*What to produce*: From the listing below, output only the lines starting at the line that has "logic signed [DATA_W-1:0] lo_q;" and ending at the line that has "counting its rank.", exactly as they appear, ends included.

*The input*:
== Segment start ==

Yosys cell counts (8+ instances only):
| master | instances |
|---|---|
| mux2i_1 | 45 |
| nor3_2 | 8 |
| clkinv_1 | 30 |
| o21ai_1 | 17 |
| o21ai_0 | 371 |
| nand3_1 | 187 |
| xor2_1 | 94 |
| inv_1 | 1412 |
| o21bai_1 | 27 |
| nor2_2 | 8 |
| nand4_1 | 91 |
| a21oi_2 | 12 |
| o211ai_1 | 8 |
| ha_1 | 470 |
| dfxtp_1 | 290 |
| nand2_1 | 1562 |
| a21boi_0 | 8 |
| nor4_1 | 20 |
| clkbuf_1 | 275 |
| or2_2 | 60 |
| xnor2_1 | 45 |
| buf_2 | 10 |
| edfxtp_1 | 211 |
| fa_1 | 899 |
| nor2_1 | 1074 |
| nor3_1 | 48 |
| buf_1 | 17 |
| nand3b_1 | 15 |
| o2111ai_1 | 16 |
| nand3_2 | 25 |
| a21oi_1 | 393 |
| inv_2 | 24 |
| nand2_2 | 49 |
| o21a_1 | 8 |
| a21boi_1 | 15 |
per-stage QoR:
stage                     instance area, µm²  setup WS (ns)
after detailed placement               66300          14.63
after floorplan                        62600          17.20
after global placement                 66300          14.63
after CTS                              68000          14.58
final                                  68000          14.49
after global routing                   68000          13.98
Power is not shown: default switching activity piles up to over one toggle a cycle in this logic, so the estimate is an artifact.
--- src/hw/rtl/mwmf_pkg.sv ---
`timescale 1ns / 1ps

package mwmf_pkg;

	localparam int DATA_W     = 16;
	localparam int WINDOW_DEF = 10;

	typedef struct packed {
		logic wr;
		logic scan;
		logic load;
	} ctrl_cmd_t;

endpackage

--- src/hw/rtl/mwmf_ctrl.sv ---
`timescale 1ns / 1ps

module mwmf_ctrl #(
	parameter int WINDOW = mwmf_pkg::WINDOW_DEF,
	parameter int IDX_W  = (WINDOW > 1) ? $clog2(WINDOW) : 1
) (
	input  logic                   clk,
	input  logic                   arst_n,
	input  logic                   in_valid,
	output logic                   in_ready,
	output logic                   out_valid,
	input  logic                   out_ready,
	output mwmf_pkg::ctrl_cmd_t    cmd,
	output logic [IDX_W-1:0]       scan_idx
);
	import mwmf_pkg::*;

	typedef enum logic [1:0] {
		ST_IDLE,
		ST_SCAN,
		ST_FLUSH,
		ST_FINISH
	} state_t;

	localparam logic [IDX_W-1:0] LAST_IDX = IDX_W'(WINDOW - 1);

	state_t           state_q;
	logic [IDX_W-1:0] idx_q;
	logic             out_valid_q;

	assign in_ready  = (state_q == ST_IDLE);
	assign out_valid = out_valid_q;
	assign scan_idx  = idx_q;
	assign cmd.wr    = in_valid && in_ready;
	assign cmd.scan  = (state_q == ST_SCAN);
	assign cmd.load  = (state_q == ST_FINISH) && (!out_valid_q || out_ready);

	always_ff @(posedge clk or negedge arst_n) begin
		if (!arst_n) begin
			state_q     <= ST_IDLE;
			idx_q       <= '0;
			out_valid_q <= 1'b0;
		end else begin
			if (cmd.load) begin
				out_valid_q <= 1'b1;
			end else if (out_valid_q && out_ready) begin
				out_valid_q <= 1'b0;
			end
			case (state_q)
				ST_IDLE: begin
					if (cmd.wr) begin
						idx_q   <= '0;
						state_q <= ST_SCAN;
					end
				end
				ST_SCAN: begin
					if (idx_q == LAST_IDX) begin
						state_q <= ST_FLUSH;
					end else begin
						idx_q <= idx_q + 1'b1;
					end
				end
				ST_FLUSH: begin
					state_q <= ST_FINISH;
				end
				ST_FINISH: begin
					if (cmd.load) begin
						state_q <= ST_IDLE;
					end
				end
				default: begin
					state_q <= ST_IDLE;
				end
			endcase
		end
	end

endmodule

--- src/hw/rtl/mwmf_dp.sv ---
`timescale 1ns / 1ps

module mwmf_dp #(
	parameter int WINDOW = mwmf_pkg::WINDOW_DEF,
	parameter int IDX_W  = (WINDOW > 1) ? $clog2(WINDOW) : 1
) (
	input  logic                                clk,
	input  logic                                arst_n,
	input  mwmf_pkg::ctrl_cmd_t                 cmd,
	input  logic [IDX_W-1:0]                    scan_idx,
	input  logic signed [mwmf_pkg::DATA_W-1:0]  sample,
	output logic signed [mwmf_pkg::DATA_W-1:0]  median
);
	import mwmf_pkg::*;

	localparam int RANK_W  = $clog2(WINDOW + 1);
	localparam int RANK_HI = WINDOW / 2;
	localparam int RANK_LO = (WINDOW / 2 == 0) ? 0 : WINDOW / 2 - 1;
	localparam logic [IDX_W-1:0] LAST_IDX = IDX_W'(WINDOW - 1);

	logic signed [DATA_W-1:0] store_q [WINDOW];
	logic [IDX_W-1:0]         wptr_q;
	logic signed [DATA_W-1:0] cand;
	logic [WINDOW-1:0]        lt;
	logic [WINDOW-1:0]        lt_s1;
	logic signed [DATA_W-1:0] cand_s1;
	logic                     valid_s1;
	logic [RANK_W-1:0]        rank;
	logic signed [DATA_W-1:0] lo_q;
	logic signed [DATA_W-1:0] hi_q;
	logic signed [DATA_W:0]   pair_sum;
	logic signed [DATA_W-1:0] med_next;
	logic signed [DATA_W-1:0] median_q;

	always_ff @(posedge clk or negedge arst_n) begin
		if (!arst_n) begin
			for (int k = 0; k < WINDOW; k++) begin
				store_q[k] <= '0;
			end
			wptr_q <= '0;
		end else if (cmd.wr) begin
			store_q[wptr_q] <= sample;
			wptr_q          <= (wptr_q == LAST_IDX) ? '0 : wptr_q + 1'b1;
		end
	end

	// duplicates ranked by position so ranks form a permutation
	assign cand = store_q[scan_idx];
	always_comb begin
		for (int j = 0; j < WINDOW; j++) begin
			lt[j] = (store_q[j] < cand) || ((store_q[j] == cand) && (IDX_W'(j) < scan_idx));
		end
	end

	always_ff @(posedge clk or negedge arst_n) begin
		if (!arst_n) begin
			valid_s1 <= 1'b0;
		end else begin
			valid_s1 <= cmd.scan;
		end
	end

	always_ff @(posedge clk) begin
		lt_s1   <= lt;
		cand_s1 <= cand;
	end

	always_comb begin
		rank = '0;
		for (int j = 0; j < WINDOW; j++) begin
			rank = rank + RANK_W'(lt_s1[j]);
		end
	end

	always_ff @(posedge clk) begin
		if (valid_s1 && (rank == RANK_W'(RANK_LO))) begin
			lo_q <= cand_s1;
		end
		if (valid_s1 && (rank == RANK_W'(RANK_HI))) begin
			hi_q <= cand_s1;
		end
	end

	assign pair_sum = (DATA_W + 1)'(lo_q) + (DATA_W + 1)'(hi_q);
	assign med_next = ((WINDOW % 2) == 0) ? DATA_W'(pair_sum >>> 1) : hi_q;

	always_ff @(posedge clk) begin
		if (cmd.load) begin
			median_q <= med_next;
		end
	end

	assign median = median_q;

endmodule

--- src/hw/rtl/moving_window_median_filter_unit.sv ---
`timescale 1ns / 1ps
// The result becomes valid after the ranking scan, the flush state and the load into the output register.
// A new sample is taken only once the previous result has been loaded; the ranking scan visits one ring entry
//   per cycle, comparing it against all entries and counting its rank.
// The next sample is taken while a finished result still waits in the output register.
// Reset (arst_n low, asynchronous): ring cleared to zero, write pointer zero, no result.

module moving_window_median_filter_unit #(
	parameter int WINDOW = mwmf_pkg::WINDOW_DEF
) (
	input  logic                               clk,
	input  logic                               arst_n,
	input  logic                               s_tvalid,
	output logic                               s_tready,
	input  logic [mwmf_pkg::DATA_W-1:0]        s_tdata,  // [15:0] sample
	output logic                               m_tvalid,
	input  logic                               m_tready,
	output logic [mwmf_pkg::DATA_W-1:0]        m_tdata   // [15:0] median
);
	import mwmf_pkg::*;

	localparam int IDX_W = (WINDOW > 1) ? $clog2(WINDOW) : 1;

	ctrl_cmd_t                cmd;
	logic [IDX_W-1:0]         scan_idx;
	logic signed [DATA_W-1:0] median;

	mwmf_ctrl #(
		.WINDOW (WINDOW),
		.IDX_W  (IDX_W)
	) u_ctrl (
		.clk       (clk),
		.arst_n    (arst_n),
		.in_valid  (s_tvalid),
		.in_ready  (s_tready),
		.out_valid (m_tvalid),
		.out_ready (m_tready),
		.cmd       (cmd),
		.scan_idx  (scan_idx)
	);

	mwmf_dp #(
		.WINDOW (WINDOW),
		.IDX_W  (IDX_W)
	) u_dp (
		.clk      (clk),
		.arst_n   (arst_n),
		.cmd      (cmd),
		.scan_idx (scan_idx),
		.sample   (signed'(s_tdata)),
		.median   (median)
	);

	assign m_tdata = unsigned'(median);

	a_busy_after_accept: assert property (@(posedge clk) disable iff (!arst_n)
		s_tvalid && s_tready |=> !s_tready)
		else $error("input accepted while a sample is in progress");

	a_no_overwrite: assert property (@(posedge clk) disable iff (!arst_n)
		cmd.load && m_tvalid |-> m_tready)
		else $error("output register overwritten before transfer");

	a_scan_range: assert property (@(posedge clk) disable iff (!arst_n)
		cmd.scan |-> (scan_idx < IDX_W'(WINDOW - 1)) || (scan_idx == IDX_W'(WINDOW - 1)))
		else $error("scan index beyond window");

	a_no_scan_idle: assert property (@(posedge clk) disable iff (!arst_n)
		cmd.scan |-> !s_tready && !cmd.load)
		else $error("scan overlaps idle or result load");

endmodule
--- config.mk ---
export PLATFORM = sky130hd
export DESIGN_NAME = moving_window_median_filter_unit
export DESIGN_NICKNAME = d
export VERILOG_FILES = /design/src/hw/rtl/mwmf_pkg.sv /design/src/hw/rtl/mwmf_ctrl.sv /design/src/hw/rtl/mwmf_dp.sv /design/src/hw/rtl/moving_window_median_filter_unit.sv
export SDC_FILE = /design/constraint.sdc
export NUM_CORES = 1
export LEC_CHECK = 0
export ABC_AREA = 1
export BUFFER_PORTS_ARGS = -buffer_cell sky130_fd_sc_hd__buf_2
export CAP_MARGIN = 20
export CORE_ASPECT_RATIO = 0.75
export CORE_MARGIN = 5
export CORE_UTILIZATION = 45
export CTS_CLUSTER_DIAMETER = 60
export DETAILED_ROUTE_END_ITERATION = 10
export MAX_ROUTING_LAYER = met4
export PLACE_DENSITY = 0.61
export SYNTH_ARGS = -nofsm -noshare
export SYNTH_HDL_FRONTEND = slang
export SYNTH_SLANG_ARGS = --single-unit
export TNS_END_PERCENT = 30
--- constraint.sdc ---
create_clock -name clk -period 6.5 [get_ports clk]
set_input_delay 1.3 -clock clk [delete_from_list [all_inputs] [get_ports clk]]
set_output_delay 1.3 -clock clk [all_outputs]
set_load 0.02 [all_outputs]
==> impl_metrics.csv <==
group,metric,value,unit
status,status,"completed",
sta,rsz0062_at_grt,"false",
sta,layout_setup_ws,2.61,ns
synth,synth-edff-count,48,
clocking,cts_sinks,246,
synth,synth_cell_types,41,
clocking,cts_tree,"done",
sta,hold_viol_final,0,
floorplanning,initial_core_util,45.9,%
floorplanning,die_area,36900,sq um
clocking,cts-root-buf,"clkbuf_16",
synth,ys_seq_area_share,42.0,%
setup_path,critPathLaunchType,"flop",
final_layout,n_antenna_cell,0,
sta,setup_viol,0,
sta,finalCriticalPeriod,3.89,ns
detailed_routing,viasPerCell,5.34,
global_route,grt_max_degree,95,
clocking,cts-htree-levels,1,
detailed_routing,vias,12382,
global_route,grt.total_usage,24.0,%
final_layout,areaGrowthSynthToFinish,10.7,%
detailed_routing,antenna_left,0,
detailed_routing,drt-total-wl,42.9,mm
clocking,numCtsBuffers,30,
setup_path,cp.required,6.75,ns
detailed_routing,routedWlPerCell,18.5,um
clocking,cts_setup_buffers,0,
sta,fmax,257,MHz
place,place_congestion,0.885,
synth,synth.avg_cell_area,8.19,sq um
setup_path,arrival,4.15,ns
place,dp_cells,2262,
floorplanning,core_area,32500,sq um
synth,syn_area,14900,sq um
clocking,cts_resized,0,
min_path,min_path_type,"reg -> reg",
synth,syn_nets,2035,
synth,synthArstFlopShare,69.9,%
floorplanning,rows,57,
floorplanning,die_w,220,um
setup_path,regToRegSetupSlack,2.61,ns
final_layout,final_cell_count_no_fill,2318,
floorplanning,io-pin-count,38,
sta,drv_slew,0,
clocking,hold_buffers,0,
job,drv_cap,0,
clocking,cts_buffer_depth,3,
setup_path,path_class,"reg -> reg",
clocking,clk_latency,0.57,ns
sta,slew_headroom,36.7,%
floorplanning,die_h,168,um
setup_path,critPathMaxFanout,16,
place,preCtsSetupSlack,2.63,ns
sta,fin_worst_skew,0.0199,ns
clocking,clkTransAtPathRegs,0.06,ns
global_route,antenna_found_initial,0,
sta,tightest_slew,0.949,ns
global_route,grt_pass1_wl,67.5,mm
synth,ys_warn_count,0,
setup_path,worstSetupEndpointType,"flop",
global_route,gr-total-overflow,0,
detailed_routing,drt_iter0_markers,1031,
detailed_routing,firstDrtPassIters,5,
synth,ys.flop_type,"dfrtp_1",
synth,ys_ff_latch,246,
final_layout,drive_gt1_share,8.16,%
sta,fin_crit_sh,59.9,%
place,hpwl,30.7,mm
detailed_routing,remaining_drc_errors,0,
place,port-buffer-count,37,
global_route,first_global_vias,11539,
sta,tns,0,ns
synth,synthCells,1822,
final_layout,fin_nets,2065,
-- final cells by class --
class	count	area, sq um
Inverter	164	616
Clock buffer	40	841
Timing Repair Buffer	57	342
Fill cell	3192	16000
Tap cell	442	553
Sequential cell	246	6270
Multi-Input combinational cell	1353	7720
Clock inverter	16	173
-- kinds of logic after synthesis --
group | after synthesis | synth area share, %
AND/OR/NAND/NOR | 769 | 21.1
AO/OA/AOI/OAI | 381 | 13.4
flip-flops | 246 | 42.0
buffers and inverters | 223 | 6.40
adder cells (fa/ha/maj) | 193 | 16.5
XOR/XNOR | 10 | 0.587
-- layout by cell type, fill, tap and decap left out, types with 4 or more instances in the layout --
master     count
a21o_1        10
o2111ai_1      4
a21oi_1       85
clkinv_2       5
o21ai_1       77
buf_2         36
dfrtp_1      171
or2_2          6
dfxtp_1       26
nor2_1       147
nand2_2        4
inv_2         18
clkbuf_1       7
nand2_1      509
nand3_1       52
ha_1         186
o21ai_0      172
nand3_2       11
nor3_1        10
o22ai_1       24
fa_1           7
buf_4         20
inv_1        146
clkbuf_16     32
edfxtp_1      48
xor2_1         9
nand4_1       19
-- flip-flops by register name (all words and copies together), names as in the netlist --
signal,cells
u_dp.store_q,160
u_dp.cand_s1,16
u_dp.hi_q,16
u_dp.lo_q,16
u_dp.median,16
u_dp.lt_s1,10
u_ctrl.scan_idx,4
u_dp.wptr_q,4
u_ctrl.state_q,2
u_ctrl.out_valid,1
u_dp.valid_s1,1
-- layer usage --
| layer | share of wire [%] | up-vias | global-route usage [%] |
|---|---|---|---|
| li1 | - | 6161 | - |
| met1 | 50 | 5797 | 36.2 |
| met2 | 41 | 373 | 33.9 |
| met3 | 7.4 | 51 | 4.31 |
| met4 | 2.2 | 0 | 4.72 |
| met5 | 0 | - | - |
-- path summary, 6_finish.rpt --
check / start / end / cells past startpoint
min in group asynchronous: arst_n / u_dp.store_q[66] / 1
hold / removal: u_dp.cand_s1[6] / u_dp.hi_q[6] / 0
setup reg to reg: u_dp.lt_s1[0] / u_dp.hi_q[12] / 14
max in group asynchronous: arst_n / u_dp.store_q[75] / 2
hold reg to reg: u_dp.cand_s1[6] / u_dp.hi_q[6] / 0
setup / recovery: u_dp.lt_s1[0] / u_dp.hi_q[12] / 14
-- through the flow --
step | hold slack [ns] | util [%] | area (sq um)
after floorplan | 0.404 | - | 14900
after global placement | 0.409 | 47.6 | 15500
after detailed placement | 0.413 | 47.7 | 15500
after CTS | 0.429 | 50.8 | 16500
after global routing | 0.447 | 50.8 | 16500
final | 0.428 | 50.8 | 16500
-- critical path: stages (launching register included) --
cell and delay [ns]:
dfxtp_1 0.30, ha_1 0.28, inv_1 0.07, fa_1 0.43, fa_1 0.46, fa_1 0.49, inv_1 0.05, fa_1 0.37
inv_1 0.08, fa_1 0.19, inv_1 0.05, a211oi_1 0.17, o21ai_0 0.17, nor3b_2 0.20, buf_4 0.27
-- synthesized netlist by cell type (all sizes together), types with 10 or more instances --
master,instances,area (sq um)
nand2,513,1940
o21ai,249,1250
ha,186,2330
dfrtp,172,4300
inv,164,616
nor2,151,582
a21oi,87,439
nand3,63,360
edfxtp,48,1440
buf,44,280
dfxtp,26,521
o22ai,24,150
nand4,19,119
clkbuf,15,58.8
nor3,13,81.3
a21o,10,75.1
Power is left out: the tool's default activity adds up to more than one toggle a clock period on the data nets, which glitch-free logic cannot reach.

== Segment end ==

*Answer to the exercise*:
	logic signed [DATA_W-1:0] lo_q;
	logic signed [DATA_W-1:0] hi_q;
	logic signed [DATA_W:0]   pair_sum;
	logic signed [DATA_W-1:0] med_next;
	logic signed [DATA_W-1:0] median_q;

	always_ff @(posedge clk or negedge arst_n) begin
		if (!arst_n) begin
			for (int k = 0; k < WINDOW; k++) begin
				store_q[k] <= '0;
			end
			wptr_q <= '0;
		end else if (cmd.wr) begin
			store_q[wptr_q] <= sample;
			wptr_q          <= (wptr_q == LAST_IDX) ? '0 : wptr_q + 1'b1;
		end
	end

	// duplicates ranked by position so ranks form a permutation
	assign cand = store_q[scan_idx];
	always_comb begin
		for (int j = 0; j < WINDOW; j++) begin
			lt[j] = (store_q[j] < cand) || ((store_q[j] == cand) && (IDX_W'(j) < scan_idx));
		end
	end

	always_ff @(posedge clk or negedge arst_n) begin
		if (!arst_n) begin
			valid_s1 <= 1'b0;
		end else begin
			valid_s1 <= cmd.scan;
		end
	end

	always_ff @(posedge clk) begin
		lt_s1   <= lt;
		cand_s1 <= cand;
	end

	always_comb begin
		rank = '0;
		for (int j = 0; j < WINDOW; j++) begin
			rank = rank + RANK_W'(lt_s1[j]);
		end
	end

	always_ff @(posedge clk) begin
		if (valid_s1 && (rank == RANK_W'(RANK_LO))) begin
			lo_q <= cand_s1;
		end
		if (valid_s1 && (rank == RANK_W'(RANK_HI))) begin
			hi_q <= cand_s1;
		end
	end

	assign pair_sum = (DATA_W + 1)'(lo_q) + (DATA_W + 1)'(hi_q);
	assign med_next = ((WINDOW % 2) == 0) ? DATA_W'(pair_sum >>> 1) : hi_q;

	always_ff @(posedge clk) begin
		if (cmd.load) begin
			median_q <= med_next;
		end
	end

	assign median = median_q;

endmodule

--- src/hw/rtl/moving_window_median_filter_unit.sv ---
`timescale 1ns / 1ps
// The result becomes valid after the ranking scan, the flush state and the load into the output register.
// A new sample is taken only once the previous result has been loaded; the ranking scan visits one ring entry
//   per cycle, comparing it against all entries and counting its rank.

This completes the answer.